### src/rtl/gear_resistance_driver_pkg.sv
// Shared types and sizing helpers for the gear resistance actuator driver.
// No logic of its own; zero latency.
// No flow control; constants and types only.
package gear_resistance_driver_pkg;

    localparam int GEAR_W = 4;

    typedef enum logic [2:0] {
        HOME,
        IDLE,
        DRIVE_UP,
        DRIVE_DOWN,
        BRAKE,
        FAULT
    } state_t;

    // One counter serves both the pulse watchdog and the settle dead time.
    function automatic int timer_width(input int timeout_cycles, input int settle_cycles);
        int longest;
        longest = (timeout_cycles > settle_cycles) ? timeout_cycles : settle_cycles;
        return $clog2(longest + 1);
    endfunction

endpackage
------------------------------------------------
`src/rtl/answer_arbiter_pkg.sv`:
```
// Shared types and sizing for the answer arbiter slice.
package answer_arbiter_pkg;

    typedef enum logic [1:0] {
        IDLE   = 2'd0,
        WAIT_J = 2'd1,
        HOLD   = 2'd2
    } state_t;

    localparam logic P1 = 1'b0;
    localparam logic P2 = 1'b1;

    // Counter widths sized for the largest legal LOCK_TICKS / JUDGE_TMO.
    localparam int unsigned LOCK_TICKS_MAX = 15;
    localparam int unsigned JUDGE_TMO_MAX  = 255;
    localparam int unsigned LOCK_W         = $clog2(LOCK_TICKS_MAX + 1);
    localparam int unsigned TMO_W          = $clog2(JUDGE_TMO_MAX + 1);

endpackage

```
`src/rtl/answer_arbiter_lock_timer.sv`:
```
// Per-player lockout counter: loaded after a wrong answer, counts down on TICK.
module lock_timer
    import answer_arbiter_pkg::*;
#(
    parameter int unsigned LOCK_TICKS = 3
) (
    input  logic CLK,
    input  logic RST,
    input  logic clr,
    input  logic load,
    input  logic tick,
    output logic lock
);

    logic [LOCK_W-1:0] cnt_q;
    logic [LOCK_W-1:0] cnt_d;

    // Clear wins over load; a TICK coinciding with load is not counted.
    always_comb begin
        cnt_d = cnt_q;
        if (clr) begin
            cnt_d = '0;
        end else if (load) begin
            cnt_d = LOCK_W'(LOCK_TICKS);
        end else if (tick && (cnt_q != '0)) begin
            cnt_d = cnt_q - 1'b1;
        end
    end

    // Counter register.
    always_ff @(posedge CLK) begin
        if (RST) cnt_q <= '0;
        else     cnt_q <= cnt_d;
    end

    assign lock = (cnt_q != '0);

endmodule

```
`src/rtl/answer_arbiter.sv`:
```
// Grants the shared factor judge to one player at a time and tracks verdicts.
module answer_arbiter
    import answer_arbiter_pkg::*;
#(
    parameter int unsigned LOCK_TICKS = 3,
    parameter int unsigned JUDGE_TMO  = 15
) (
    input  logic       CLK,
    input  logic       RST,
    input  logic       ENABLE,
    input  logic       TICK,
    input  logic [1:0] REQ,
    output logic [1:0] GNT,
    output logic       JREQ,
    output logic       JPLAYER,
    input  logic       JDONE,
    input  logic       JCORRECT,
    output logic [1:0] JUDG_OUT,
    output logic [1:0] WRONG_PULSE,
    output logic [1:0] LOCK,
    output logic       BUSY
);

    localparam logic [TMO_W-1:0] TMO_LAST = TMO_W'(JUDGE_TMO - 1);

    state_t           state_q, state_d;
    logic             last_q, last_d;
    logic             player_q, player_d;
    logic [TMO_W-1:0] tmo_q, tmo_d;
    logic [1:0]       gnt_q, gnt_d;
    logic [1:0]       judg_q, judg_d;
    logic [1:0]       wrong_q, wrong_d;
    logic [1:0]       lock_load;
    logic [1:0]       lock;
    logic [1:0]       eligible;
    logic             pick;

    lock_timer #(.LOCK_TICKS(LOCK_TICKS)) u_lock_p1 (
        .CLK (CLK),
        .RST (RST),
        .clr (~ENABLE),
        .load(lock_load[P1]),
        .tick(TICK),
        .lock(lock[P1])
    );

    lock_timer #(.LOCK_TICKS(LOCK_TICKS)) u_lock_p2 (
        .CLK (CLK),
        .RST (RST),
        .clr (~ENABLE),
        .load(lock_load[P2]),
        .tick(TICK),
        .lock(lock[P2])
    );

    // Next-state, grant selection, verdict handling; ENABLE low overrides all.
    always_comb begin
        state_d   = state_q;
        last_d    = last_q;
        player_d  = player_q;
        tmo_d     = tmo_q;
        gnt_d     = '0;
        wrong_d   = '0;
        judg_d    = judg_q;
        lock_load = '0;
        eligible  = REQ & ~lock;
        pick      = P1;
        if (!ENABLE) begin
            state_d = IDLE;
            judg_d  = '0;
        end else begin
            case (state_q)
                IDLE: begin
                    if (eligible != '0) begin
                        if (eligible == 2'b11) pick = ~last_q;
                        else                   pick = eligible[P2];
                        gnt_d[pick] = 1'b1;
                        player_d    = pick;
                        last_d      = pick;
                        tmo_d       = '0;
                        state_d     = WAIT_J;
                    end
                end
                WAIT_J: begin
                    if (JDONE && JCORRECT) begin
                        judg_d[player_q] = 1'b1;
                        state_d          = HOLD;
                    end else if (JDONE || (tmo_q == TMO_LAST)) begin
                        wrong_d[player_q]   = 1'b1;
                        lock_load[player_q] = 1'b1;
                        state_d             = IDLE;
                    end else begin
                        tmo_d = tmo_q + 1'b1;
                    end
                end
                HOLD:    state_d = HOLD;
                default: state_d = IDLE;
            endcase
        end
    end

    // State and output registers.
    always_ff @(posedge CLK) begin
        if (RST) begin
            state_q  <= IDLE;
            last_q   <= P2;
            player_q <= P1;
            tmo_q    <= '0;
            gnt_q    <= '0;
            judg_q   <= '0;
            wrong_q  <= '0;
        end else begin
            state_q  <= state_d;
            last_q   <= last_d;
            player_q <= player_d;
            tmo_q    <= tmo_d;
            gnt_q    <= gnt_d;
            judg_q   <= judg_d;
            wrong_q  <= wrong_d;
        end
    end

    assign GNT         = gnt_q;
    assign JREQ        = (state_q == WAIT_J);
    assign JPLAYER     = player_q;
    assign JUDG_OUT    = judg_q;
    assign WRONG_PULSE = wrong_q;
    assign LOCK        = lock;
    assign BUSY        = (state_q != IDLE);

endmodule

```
------------------------------------------------
### To do
Set apart and copy each line of the records that holds the word "longest".

### Response to this exercise
        int longest;
        longest = (timeout_cycles > settle_cycles) ? timeout_cycles : settle_cycles;
        return $clog2(longest + 1);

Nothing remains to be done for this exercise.